==> flow/design.v <==
module mult32x32_fsm (
    input logic clk,               
    input logic reset,             
    input logic start,             
    output logic busy,             
    output logic [1:0] a_sel,      
    output logic b_sel,            
    output logic [2:0] shift_sel,  
    output logic upd_prod,         
    output logic clr_prod          
);
	typedef enum { idle, handle1, handle2, handle3, handle4, handle5, handle6, handle7, handle8} sm_type;
	sm_type current_state;
	sm_type next_state;
	always_ff @(posedge clk, posedge reset) begin
		if (reset== 1'b1) begin
			current_state <=idle;
		end
		else begin
			current_state <= next_state;
		end
	end
	always_comb begin
		next_state= current_state;
		busy=1'b1;
		upd_prod= 1'b1;
		clr_prod= 1'b0;
		a_sel= 2'b0;
		b_sel= 1'b0;
		shift_sel= 3'b0;
		case(current_state)
			idle: begin
				if(start== 1'b0) begin
					next_state=idle;
					busy=1'b0;
					upd_prod=1'b0;
				end
				else begin
					next_state=handle1;
					busy=1'b0;
					upd_prod=1'b0;
					clr_prod=1'b1;
				end
			end
			handle1: begin
				next_state= handle2;
				a_sel=2'b0;
				b_sel=1'b0;
				shift_sel=3'b0;
			end
			handle2: begin
				next_state= handle3;
				a_sel=2'b01;
				b_sel=1'b0;
				shift_sel=3'b001;
			end
			handle3: begin
				next_state= handle4;
				a_sel=2'b10;
				b_sel=1'b0;
				shift_sel=3'b010;
			end
			handle4: begin
				next_state= handle5;
				a_sel=2'b11;
				b_sel=1'b0;
				shift_sel=3'b011;
			end
			handle5: begin
				next_state= handle6;
				a_sel=2'b0;
				b_sel=1'b1;
				shift_sel=3'b010;
			end
			handle6: begin
				next_state= handle7;
				a_sel=2'b01;
				b_sel=1'b1;
				shift_sel=3'b011;
			end
			handle7: begin
				next_state= handle8;
				a_sel=2'b10;
				b_sel=1'b1;
				shift_sel=3'b100;
			end
			handle8: begin
				next_state= idle;
				a_sel=2'b11;
				b_sel=1'b1;
				shift_sel=3'b101;
			end
		endcase
	end
endmodule
module mult32x32_arith (
    input logic clk,              
    input logic reset,            
    input logic [31:0] a,         
    input logic [31:0] b,         
    input logic [1:0] a_sel,      
    input logic b_sel,            
    input logic [2:0] shift_sel,  
    input logic upd_prod,         
    input logic clr_prod,         
    output logic [63:0] product   
);
logic [15:0] out16;
logic [7:0] out8;
always_comb begin
	case(a_sel)
		2'b00: out8 = a[7:0];
		2'b01: out8 = a[15:8];
		2'b10: out8 = a[23:16];
		2'b11: out8 = a[31:24];
	endcase
end
always_comb begin
	case(b_sel)
		1'b0: out16 = b[15:0];
		1'b1: out16 = b[31:16];
	endcase
end
logic [23:0] mult;
always_comb begin
	mult = out16 * out8;
end
logic [63:0] shifted;
always_comb begin
	shifted = 64'b0;
	case(shift_sel)
		3'b000: shifted = mult;
		3'b001: shifted = mult << 8; 
		3'b010: shifted = mult << 16;
		3'b011: shifted = mult << 24;
		3'b100: shifted = mult << 32;
		3'b101: shifted = mult << 40;
	endcase
end
always_ff @(posedge clk, posedge reset) begin
	if(reset == 1'b1) begin 
		product <= 64'b0;
	end
	else begin
		if(clr_prod == 1'b1) begin
			product <= 64'b0;
		end
		else if (upd_prod == 1'b1) begin
			product <= product + shifted;
		end
	end
end
endmodule
module mult32x32 (
    input logic clk,             
    input logic reset,           
    input logic start,           
    input logic [31:0] a,        
    input logic [31:0] b,        
    output logic busy,           
    output logic [63:0] product  
);
logic [1:0] a_sel;
logic b_sel;
logic [2:0] shift_sel;
logic upd_prod;
logic clr_prod;
mult32x32_fsm fsm(
	.clk(clk),
	.reset(reset),
	.start(start),
	.busy(busy),
	.a_sel(a_sel),
	.b_sel(b_sel),
	.shift_sel(shift_sel),
	.upd_prod(upd_prod),
	.clr_prod(clr_prod)
);
mult32x32_arith arith(
	.clk(clk),
	.reset(reset),
	.a(a),
	.b(b),
	.a_sel(a_sel),
	.b_sel(b_sel),
	.shift_sel(shift_sel),
	.upd_prod(upd_prod),
	.clr_prod(clr_prod),
	.product(product)
);
endmodule
make LEC_CHECK=0 CAP_MARGIN=20 CORE_MARGIN=2 CORE_UTILIZATION=71 CTS_CLUSTER_DIAMETER=190 CTS_CLUSTER_SIZE=41 HOLD_SLACK_MARGIN=-0.09 SLEW_MARGIN=20 finish   # period 5.98 ns
run.sh (not shown) runs the stock make flow with config.mk's settings and CLKGATE_MAP_FILE=.
The starting point failed in detailed placement (3_5_place_dp).
Edit:
ABC_AREA = 1   (was unset)
CORE_UTILIZATION = 72   (was 71)
CTS_CLUSTER_DIAMETER = unset   (was 190)
CTS_CLUSTER_SIZE = unset   (was 41)
HOLD_SLACK_MARGIN = unset   (was -0.09)
clock period = 4.7 ns   (was 5.98 ns; I/O delays follow)
Result: The changed run never finished: it broke off in detailed placement (3_5_place_dp), error DPL-0038; area after synthesis is higher by 12%; synthesized cell count rose by 36%; die size climbs by 9.7%.
Edit:
ABC_AREA = unset   (was 1)
CORE_UTILIZATION = 40   (was 72)
clock period = 12.0 ns   (was 4.7 ns; I/O delays follow)
With this change the flow went through all stages and came out clean.
Synthesized area came out lower by roughly a tenth.
Die area came out higher by well over a third.
Synthesized cell count came out lower by a quarter to a third.
Edit:
ABC_AREA = 1   (was unset)
CORE_MARGIN = 10   (was 2)
CORE_UTILIZATION = 19   (was 40)
HOLD_SLACK_MARGIN = 0.08   (was unset)
MIN_ROUTING_LAYER = met2   (was unset)
What happened:
- critical path depth is unchanged
- worst setup slack improves by 0.61 ns
- clock-buffer cell count shrinks by 2
- clock skew hardly moves
- cell area grows by about 14%
- wire length grows by 57%
- fmax grows by 6.0%

---

Starts from the design.v that is shown in full above.
Settings: LEC_CHECK=0, CAP_MARGIN=20, CORE_MARGIN=2, CORE_UTILIZATION=58, SLEW_MARGIN=20, TNS_END_PERCENT=5; clock period 8.01 ns.
The first run finished but failed the layout checks on negative setup slack.
Setup of run A:
Design SP_wocg, start of the top module:
module SP_wocg(
	clk,
	rst_n,
	in_valid,
	in_data,
	in_mode,
	out_valid,
	out_data
);
Size in the first run: ~6900 cells after synthesis, about 25 I/O pins.
==> flow/config.mk <==
export PLATFORM = sky130hd
export DESIGN_NAME = SP_wocg
export DESIGN_NICKNAME = SP_wocg
export VERILOG_FILES = /design/flow/design.v
export SDC_FILE = /design/flow/constraint.sdc
export NUM_CORES = 4
export LEC_CHECK = 0
export ABC_AREA = 0
export CAP_MARGIN = 20
export CORE_ASPECT_RATIO = 0.91
export CORE_MARGIN = 2
export CORE_UTILIZATION = 72
export CTS_CLUSTER_DIAMETER = 400
export CTS_CLUSTER_SIZE = 98
export SETUP_SLACK_MARGIN = -0.4
export SLEW_MARGIN = 20
export SYNTH_MEMORY_MAX_BITS = 16384
==> flow/constraint.sdc <==
create_clock -name core_clock -period 4.79 [get_ports {clk}]
set_input_delay 0.9580 -clock core_clock [delete_from_list [all_inputs] [get_ports {clk}]]
set_output_delay 0.9580 -clock core_clock [all_outputs]
set_load 0.01 [all_outputs]
run.sh (not shown) runs the stock make flow with config.mk's settings and CLKGATE_MAP_FILE=.
The log for run A ends in global routing with error GRT-0116, so the run never completed.
### run A -> run B
- clearing CORE_ASPECT_RATIO, which used to be 0.91
- swapping 0 for 1 in ABC_AREA
- clearing CTS_CLUSTER_SIZE, which used to be 98
- clearing SETUP_SLACK_MARGIN, which used to be -0.4
- swapping 400 for 225 in CTS_CLUSTER_DIAMETER
- swapping 4.79 for 2.68 in the clock period (ns, I/O delays scaled along)
Findings:
Run B: complex-gate fraction of the synthesized area is 6.8 points lower than what run A reported.
Synthesized cell area in run B is about 0.56% above run A.
Proportion of synthesized area in mux cells down 6.4 points in run B wrt run A
Going from run A to run B, instance tally after logic synthesis grew by more than 10%.
Xor and xnor area share after synthesis: run A vs run B, no meaningful difference
Tool error DPL-0038 stopped run B during clock tree synthesis; no final results.
Of run B and run A, run A shows the lower chip area in the Yosys report, with run B above it.
Count of cell types in the netlist: run B < run A
Setup of run 1:
// serial
module serial
    (  
      input  clk  
    , input  reset  
    , input  enable  
    , input  can_send
    , input [7:0] data_in
    , input  in_stb
    , output wire [7:0] data_out
    , output wire  out_stb
    );
Size: about 3,600 cells after synthesis, ~26,000 um2 of cells after synthesis.
==> flow/config.mk <==
export PLATFORM = sky130hd
export DESIGN_NAME = serial
export DESIGN_NICKNAME = serial
export VERILOG_FILES = /design/flow/design.v
export SDC_FILE = /design/flow/constraint.sdc
export NUM_CORES = 4
export LEC_CHECK = 0
export ABC_AREA = 1
export CAP_MARGIN = 40
export CELL_PAD_IN_SITES_DETAIL_PLACEMENT = 1
export CELL_PAD_IN_SITES_GLOBAL_PLACEMENT = 3
export CORE_ASPECT_RATIO = 0.71
export CORE_MARGIN = 2
export CORE_UTILIZATION = 46
export CTS_CLUSTER_DIAMETER = 62
export GPL_ROUTABILITY_DRIVEN = 1
export HOLD_SLACK_MARGIN = 0.29
export MAX_ROUTING_LAYER = met5
export SETUP_SLACK_MARGIN = 0.97
export SLEW_MARGIN = 20
export TNS_END_PERCENT = 35
==> flow/constraint.sdc <==
create_clock -name core_clock -period 12.0 [get_ports {clk}]
set_input_delay 2.4000 -clock core_clock [delete_from_list [all_inputs] [get_ports {clk}]]
set_output_delay 2.4000 -clock core_clock [all_outputs]
set_load 0.01 [all_outputs]
run.sh (not shown) runs the stock make flow with config.mk's settings and CLKGATE_MAP_FILE=.
Seen in the log of run 1: GPL-0301 during 3_1_place_gp_skip_io, after which the run never completed.
Relative to run 1, the following input files were edited for run 2:
- a deleted HOLD_SLACK_MARGIN that had been 0.29
- a change of MAX_ROUTING_LAYER from met5 to met4
- a change of CORE_ASPECT_RATIO from 0.71 to 1.08
- a deleted CTS_CLUSTER_DIAMETER that had been 62
- a deleted CELL_PAD_IN_SITES_DETAIL_PLACEMENT that had been 1
- a change of CORE_UTILIZATION from 46 to 40
- a deleted TNS_END_PERCENT that had been 35
- a change of CAP_MARGIN from 40 to 0
- a deleted GPL_ROUTABILITY_DRIVEN that had been 1
- a deleted SETUP_SLACK_MARGIN that had been 0.97
- a change of the clock period (ns, I/O delays scaled along) from 12.0 to 10.0
--- outcome ---
- Flow for run 1 halted at 3_1_place_gp_skip_io, error code GPL-0301.
- Having completed the whole flow, run 2 delivered a layout that passed the timing, design-rule and antenna checks.
- Compared run 2 against run 1; average instance area after synthesis within noise.
- From run 1 to run 2 the numbers moved as follows: core footprint higher, area enclosed by the die boundary higher, width of the die lower.
- On fraction of the mapped netlist area in adder cells, run 1 and run 2 are basically level.
- Diff run 2..run 1 | number of cell instances after yosys synthesis | unchanged
- Run 1 -> run 2: number of rows in the core area increased by more than a quarter
- Delta (run 2 minus run 1): area of the mapped netlist shows no meaningful change, die extent in y shows an increase of 32%.
### run 2 -> run 3
- swapping 0 for 20 in CAP_MARGIN
- clearing CORE_ASPECT_RATIO, which used to be 1.08
- clearing ABC_AREA, which used to be 1
- clearing MAX_ROUTING_LAYER, which used to be met4
- clearing CELL_PAD_IN_SITES_GLOBAL_PLACEMENT, which used to be 3
- swapping 40 for 57 in CORE_UTILIZATION
- swapping 10.0 for 6.8 in the clock period (ns, I/O delays scaled along)
==> results <==
- The flow did not stop early for run 3: all stages ran, and the layout cleared the timing, design-rule and antenna checks.
- [compare] base=run 2 new=run 3: non-clock buffer count moved up, area of placed instances fell 2000 um2, cell area after synthesis -about 7%.
- Diff run 2 -> run 3: maximum fanout count along the critical path went down, clock share of power went down, setup slack went down, clock buffer instance count of the final layout went down, compound-cell area share of the yosys netlist went up.
- Cell count: run 3 lower than run 2
Relative to run 3, the following input files were edited for run 4:
- CORE_UTILIZATION changed from 57 to 40
### Flow results
Run 4 against run 3: met3 track utilization from global routing decreased by 1.5 points relative to the old numbers; worst reg2reg path depth decreased by 2 relative to the old numbers; critical path depth decreased by 2 relative to the old numbers; multi-input gate share of the layout cell area decreased 0.96 points.
Input changes introduced in run 5 (baseline for comparison: run 4):
- CORE_UTILIZATION changed from 40 to 65
- the clock period (ns, I/O delays scaled along) changed from 6.8 to 5.56
Notes after the runs:
[run 5] flow finished | final checks: failed | reasons: setup timing
Run 4 -> run 5: upper clock frequency limit increased by more than 10%
Run 5 vs run 4 on area taken by multi-input logic gates: run 5 is the higher one.
~same sequential cell area in the final layout in run 5 and run 4
Against run 4, time the final worst path needs with I/O delays and setup in run 5 came out better.
No activity file was given, so power comes from the tool's default toggle rates.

========

> _WORK TO BE COMPLETED_:
Your task is to transcribe, with no changes, only the lines of the listing above that lie between the line holding "export DESIGN_NICKNAME = SP_wocg" and the line holding "export SETUP_SLACK_MARGIN = -0.4", inclusive.

> _COMPLETED EXERCISE_:
export DESIGN_NICKNAME = SP_wocg
export VERILOG_FILES = /design/flow/design.v
export SDC_FILE = /design/flow/constraint.sdc
export NUM_CORES = 4
export LEC_CHECK = 0
export ABC_AREA = 0
export CAP_MARGIN = 20
export CORE_ASPECT_RATIO = 0.91
export CORE_MARGIN = 2
export CORE_UTILIZATION = 72
export CTS_CLUSTER_DIAMETER = 400
export CTS_CLUSTER_SIZE = 98
export SETUP_SLACK_MARGIN = -0.4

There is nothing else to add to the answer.